Captain Murphy grinned, impressed at the rat-a-tat.

Luis shook his head vigorously. “No! No! No! No! You guys are crazy. I told you I killed John, in like self-defense, but I never killed these other people. You think I’m the fucking Doomsday Killer? Is that what you think? Come on! Get real, man!”

“Okay, Luis, I hear you. Take it easy. You want some water?” Will asked. “So how long have you been flying the New York-Las Vegas route?”

“Almost four years.”

“Do you have a diary, some kind of flight log handy?”

“Yeah, I’ve got a book. It’s upstairs, on the dresser.”

Nancy hurried out the door.

“You ever mail any postcards from Vegas?” Will demanded.

“No!”

“I heard you say loud and clear that you didn’t kill these people but tell me this, Luis, did you know any of them?”

“Of course not, Man!”

“That includes Consuela Lopez and Ida Santiago?”
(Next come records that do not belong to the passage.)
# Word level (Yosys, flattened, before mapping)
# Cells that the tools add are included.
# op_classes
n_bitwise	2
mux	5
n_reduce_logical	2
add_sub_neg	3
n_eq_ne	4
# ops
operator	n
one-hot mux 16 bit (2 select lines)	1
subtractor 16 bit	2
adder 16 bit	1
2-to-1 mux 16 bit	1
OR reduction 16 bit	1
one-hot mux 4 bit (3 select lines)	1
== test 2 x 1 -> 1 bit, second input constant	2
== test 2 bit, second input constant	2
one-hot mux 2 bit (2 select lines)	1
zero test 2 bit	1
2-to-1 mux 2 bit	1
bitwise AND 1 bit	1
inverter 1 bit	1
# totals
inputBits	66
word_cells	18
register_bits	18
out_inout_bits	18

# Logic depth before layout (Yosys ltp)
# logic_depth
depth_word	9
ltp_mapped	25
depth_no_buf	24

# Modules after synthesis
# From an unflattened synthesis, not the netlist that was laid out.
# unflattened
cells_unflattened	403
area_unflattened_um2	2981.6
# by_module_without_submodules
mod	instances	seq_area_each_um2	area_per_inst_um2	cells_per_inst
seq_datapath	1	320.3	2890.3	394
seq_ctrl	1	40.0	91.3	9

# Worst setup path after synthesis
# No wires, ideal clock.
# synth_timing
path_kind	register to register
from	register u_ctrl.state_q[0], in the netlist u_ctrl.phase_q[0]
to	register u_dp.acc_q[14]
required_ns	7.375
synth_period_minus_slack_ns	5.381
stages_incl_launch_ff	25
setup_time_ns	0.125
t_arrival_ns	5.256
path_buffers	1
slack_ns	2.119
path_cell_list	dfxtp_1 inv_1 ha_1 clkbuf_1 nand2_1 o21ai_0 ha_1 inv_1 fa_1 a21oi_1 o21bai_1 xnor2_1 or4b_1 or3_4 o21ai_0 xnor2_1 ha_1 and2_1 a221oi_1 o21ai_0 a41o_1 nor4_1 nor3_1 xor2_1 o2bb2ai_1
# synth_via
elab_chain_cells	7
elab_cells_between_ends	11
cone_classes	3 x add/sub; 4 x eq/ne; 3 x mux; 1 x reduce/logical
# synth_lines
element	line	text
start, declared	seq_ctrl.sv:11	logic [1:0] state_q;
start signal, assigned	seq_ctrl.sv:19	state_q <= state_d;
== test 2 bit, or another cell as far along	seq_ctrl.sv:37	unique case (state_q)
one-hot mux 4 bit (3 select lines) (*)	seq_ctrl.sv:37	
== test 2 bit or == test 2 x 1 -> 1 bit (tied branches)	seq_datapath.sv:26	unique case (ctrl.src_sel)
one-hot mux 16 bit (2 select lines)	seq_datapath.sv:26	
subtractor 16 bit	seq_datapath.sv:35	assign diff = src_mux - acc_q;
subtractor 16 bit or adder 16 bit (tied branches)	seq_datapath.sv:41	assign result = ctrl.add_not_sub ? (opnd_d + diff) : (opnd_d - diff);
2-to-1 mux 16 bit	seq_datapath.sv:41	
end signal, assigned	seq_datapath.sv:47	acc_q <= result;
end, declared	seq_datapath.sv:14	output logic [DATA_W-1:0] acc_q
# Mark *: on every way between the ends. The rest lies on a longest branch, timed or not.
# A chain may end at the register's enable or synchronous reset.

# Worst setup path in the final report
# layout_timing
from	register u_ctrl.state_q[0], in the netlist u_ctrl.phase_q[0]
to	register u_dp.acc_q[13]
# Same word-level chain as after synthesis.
“What? Because they’re Latino, I should know them? What are you, some kind of an idiot? You know how many Spanish there are in New York?”

He didn’t break stride. “You ever live in Staten Island?”

“No.”

“Ever work there?”

“No.”

“Got any friends there?”

“No.”

“Ever visited there?”

“Maybe once, for a ferry ride.”

“When was that?”

“When I was a kid.”

“What kind of car do you drive?”

“A Civic.”

“The white one out front?”

“Yeah.”

“Any of your friends or relatives drive a blue car?”

“No, man, I don’t think so.”

“You own a pair of Reebok DMX 10s?”

“Do I look like I’d wear some jive-ass teenage sneakers, man?”

“Did anyone ever ask you to mail postcards from Las Vegas?”

“No!”

“You admitted you killed John Pepperdine.”

“In self-defense, man.”

“Did you ever kill anyone else.”

“No!”

“Do you know who killed the other victims?”

“No!”

He abruptly halted the interview, went looking for Nancy and found her on the upstairs landing. He had a bad feeling and her crimpled mouth confirmed his fears. She was wearing a pair of latex gloves, leafing through a black 2008 day planner. “Problems?” he asked.

“If this diary is legit, we’ve got big problems. Except for today, he was in Las Vegas or in transit during every other murder. I can’t believe it, Will. I don’t know what to say.”